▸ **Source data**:
::::
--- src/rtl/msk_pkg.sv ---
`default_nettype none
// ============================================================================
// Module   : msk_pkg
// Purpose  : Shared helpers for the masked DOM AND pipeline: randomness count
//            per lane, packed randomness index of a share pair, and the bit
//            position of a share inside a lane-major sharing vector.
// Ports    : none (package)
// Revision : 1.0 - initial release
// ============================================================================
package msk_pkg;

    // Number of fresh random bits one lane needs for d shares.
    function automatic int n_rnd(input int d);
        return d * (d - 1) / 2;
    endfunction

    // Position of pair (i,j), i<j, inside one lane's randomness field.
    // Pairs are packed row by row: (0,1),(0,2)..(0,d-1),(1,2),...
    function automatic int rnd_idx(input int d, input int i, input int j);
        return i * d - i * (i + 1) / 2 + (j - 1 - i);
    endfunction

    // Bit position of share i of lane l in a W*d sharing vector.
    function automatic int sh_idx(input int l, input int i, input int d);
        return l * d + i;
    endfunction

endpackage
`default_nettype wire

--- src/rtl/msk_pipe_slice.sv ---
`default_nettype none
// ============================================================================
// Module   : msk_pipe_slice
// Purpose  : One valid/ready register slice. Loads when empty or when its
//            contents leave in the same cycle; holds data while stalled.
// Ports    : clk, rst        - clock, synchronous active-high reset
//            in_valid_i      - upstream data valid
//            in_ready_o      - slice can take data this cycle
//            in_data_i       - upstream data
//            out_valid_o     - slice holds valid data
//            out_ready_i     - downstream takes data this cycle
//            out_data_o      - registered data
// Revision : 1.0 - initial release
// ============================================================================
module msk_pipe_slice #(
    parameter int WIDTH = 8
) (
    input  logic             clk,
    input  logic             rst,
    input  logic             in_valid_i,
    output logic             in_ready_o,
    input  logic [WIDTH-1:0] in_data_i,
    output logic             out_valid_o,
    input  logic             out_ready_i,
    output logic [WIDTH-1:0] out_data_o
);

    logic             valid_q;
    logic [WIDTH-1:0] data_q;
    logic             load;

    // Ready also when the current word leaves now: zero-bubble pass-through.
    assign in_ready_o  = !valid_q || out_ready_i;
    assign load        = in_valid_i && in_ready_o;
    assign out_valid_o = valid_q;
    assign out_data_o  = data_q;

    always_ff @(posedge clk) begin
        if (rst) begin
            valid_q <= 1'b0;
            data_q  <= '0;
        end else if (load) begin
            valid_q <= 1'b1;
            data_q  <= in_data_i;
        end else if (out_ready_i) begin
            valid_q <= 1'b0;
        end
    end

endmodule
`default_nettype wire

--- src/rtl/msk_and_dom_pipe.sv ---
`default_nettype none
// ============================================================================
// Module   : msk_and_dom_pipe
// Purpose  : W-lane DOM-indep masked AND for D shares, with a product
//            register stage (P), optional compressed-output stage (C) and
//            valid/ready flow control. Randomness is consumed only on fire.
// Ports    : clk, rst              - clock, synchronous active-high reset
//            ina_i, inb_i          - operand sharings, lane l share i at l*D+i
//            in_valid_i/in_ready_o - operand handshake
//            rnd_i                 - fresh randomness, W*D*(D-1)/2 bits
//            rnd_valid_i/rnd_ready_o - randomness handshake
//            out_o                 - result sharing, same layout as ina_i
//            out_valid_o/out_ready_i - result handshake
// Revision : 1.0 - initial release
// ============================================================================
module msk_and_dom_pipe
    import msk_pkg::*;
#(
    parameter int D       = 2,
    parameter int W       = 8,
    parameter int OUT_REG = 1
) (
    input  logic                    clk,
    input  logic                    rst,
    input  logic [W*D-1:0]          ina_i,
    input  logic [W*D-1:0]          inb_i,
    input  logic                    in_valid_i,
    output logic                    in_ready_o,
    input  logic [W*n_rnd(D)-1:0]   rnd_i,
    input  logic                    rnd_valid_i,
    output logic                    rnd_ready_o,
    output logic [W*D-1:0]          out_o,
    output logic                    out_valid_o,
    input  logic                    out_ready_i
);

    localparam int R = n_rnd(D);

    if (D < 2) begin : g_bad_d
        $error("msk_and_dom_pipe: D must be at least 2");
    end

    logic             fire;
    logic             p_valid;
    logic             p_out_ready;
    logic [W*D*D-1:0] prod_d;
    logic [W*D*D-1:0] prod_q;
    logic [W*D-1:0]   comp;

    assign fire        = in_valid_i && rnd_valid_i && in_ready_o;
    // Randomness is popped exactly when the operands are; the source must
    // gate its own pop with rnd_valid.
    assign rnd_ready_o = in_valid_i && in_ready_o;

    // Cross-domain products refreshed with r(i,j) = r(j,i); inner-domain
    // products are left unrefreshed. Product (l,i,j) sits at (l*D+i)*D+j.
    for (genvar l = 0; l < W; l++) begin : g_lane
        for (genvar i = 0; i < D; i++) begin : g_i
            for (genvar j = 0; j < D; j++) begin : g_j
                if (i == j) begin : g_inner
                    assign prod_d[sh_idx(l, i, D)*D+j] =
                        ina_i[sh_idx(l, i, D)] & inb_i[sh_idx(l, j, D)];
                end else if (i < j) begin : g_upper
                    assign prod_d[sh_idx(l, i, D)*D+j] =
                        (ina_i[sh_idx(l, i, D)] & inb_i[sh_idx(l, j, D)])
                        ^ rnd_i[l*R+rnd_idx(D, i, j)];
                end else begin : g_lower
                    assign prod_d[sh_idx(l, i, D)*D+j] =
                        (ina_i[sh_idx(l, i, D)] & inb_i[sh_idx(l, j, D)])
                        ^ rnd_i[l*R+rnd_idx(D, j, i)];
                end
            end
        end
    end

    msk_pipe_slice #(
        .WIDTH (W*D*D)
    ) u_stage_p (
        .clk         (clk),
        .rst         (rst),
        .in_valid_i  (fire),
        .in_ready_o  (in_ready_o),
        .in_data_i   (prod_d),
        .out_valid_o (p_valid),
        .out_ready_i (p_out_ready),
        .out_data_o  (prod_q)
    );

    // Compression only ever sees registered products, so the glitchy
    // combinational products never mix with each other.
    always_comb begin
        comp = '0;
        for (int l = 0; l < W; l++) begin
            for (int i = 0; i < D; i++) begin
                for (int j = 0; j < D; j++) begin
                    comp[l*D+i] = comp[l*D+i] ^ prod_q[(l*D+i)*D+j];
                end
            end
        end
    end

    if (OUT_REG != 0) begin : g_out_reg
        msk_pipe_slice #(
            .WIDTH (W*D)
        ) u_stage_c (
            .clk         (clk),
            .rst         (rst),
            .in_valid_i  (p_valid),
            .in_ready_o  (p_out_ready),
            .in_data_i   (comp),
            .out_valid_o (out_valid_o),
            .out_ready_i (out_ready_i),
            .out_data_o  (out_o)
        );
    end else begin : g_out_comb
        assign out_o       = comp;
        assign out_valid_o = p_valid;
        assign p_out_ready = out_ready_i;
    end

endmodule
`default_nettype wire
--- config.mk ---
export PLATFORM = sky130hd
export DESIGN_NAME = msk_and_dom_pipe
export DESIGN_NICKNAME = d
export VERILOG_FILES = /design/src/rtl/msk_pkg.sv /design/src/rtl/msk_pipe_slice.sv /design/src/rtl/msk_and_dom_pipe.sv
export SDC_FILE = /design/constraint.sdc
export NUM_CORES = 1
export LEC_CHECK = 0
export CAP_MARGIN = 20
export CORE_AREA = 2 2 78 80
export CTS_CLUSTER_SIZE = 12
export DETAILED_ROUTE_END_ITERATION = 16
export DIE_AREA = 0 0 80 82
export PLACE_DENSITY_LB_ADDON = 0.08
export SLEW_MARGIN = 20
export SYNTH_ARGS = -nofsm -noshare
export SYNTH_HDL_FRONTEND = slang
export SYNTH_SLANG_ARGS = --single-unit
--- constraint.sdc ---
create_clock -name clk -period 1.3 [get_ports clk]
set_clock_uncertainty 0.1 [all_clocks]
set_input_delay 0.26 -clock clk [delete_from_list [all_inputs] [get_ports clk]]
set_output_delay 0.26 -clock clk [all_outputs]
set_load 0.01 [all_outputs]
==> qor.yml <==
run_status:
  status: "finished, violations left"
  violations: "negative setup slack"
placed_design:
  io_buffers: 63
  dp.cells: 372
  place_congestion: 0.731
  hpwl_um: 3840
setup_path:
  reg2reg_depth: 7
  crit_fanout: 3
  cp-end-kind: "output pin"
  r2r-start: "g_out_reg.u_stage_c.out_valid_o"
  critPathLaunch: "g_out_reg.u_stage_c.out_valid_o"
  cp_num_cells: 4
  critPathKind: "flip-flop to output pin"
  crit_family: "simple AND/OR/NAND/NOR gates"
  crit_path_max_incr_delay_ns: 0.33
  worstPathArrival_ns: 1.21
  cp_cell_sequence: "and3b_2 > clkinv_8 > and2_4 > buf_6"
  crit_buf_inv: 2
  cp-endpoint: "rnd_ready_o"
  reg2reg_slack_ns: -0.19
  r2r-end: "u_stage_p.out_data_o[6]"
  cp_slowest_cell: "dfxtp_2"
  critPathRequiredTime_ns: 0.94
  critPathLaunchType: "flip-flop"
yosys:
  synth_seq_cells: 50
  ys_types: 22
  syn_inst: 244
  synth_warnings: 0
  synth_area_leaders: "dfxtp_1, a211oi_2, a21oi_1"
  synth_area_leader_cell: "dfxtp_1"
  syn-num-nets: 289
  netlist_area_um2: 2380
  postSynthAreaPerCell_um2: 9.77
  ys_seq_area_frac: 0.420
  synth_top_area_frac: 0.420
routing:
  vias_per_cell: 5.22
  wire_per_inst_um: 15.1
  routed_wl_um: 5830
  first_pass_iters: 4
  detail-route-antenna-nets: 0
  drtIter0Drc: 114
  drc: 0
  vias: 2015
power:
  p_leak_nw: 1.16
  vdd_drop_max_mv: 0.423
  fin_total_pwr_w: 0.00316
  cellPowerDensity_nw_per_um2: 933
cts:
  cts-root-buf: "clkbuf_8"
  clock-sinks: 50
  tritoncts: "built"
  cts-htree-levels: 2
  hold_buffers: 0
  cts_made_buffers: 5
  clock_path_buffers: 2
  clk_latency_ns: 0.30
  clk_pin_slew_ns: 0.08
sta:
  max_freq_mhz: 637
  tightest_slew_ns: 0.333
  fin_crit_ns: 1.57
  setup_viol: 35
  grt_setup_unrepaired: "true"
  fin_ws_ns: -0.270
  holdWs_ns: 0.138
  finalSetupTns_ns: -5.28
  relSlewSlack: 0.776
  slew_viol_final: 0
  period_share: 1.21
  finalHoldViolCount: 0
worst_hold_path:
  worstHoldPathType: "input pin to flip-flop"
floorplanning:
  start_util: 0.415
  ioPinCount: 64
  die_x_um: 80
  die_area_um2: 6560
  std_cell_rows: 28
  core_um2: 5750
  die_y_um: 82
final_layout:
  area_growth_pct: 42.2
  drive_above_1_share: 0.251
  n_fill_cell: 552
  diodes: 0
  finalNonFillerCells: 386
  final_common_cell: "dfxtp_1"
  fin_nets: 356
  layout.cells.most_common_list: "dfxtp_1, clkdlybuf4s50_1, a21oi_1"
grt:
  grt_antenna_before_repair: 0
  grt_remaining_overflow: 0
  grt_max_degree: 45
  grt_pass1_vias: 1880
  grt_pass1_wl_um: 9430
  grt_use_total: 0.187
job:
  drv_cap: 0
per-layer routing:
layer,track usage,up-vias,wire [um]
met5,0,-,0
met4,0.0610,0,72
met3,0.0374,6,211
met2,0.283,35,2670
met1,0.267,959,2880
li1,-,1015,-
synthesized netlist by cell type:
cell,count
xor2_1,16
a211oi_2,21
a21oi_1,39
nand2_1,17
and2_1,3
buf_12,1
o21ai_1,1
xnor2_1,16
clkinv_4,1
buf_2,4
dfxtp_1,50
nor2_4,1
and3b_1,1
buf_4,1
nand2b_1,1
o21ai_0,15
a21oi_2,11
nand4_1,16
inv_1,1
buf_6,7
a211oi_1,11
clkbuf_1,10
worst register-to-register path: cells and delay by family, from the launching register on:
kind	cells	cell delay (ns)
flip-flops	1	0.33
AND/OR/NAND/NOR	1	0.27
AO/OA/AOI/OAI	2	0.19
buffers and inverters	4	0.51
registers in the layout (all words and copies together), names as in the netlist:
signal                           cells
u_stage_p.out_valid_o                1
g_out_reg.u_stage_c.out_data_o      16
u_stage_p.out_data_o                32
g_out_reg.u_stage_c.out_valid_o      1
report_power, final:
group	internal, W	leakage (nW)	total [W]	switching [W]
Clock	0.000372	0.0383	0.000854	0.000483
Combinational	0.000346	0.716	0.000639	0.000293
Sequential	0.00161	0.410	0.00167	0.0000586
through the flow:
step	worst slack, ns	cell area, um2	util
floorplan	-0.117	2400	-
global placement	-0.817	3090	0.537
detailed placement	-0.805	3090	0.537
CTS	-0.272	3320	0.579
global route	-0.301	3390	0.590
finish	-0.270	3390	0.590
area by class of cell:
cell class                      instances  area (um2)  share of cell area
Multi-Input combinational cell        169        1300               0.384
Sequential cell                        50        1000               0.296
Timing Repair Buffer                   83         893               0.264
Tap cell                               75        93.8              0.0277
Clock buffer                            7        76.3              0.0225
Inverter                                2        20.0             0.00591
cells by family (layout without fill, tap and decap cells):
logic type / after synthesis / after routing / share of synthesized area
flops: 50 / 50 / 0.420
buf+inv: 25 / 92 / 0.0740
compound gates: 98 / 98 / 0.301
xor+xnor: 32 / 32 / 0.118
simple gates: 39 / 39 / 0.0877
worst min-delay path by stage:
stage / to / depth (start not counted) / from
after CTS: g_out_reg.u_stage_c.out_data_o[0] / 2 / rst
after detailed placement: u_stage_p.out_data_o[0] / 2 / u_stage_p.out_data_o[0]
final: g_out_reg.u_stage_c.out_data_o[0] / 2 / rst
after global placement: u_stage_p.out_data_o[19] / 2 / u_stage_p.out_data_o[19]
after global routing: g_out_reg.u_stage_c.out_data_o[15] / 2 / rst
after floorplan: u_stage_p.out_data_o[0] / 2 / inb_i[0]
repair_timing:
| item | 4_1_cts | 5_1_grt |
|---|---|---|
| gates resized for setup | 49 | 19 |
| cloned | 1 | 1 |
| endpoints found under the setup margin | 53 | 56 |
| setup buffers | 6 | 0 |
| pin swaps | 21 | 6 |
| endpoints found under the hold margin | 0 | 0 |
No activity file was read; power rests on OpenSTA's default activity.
::::
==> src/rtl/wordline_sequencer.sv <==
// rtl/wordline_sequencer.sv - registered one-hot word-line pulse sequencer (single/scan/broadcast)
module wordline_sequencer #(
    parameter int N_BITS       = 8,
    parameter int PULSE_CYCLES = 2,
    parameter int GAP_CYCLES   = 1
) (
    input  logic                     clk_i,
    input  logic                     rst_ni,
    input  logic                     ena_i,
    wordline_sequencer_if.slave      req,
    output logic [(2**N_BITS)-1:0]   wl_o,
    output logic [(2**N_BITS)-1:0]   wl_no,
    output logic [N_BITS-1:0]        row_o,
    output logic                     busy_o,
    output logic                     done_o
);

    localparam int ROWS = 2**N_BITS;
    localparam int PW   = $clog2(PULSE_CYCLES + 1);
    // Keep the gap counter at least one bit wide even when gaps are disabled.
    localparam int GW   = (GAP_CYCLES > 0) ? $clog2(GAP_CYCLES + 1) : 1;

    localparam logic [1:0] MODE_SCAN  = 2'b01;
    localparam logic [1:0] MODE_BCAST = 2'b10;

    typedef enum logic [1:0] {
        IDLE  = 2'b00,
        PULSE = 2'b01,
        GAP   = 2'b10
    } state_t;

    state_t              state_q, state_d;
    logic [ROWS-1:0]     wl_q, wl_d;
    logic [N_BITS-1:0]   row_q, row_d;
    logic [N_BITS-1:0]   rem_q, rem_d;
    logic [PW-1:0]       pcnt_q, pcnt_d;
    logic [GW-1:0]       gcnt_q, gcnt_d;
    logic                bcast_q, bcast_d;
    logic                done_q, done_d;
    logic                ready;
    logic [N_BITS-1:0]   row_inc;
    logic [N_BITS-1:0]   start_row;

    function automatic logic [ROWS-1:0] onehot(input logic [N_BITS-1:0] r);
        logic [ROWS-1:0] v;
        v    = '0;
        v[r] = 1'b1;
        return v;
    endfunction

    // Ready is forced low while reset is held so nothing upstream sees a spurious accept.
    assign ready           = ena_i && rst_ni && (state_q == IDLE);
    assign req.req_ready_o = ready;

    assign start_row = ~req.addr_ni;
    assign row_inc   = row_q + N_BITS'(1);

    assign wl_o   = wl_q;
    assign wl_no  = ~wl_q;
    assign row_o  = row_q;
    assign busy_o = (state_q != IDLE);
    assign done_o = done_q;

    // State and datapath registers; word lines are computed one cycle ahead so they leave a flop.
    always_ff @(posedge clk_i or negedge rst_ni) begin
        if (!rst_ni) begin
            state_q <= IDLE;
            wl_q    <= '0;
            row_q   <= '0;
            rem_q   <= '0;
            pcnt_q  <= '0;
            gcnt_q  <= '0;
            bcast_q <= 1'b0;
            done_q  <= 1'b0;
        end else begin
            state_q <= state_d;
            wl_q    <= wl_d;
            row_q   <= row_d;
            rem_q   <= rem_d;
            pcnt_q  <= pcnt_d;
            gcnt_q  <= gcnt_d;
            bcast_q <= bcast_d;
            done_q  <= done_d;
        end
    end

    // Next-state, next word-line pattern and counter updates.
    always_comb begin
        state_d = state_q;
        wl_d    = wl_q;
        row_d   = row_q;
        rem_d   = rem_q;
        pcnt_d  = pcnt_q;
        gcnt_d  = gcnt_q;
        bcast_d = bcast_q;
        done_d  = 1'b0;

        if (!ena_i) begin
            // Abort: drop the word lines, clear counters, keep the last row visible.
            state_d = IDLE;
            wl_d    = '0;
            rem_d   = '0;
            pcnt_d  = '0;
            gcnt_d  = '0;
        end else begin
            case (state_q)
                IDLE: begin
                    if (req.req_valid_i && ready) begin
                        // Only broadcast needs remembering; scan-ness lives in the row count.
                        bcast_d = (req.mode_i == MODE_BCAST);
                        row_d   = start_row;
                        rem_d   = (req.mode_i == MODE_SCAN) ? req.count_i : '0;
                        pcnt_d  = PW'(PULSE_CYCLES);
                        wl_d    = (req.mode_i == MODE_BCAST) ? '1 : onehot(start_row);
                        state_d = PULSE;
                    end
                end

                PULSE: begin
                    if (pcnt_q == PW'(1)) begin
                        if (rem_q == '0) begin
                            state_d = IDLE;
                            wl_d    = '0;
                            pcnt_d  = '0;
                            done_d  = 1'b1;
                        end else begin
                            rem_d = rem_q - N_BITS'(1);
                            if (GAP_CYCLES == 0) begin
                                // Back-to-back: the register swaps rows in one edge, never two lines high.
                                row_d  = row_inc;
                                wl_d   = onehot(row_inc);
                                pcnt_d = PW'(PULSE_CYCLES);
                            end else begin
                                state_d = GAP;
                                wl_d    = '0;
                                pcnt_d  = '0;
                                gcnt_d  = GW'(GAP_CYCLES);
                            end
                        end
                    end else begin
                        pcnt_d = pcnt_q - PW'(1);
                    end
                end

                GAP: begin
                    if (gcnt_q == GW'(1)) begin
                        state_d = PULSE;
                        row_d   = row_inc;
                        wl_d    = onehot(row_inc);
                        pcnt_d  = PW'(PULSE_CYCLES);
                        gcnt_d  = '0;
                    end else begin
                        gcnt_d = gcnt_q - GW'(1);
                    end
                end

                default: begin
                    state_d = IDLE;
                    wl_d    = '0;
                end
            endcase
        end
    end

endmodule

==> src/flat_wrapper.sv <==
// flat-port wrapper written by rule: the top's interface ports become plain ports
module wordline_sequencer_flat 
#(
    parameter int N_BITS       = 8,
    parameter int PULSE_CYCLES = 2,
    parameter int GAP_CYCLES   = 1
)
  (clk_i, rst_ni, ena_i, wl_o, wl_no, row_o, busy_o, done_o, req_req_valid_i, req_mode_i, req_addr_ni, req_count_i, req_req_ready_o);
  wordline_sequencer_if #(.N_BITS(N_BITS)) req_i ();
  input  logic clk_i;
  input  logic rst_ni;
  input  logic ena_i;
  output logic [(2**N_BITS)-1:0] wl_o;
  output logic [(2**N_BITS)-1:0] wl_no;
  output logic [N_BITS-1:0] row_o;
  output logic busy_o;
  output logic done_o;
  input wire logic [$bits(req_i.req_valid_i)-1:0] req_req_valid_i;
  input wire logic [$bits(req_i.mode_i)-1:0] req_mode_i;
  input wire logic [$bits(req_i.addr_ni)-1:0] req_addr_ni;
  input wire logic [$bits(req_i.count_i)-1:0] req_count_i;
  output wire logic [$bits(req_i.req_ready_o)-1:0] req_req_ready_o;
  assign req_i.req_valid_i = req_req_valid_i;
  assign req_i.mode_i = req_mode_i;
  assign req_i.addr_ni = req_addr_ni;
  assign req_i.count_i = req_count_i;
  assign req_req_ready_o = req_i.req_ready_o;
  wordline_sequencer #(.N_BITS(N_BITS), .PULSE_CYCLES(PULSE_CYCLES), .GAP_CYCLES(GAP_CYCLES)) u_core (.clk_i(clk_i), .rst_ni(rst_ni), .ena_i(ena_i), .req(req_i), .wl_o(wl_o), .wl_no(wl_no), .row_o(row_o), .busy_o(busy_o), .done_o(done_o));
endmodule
::::
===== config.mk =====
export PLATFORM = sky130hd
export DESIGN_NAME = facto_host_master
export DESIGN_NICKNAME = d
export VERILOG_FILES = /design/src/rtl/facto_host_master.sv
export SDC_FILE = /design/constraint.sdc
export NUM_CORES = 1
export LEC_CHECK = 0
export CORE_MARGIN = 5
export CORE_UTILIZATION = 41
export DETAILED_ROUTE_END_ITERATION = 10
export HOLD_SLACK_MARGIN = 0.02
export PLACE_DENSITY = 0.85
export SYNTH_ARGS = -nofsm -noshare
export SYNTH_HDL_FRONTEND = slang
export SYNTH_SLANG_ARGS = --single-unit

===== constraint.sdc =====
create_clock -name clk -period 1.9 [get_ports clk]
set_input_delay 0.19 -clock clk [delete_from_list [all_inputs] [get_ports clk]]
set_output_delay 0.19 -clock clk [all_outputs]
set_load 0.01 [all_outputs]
::::
▸ **YOUR ASSIGNMENT**: The lines above may hold the string "registered". Say how many do, and give only that number.

▸ **WRITTEN ANSWER**: 3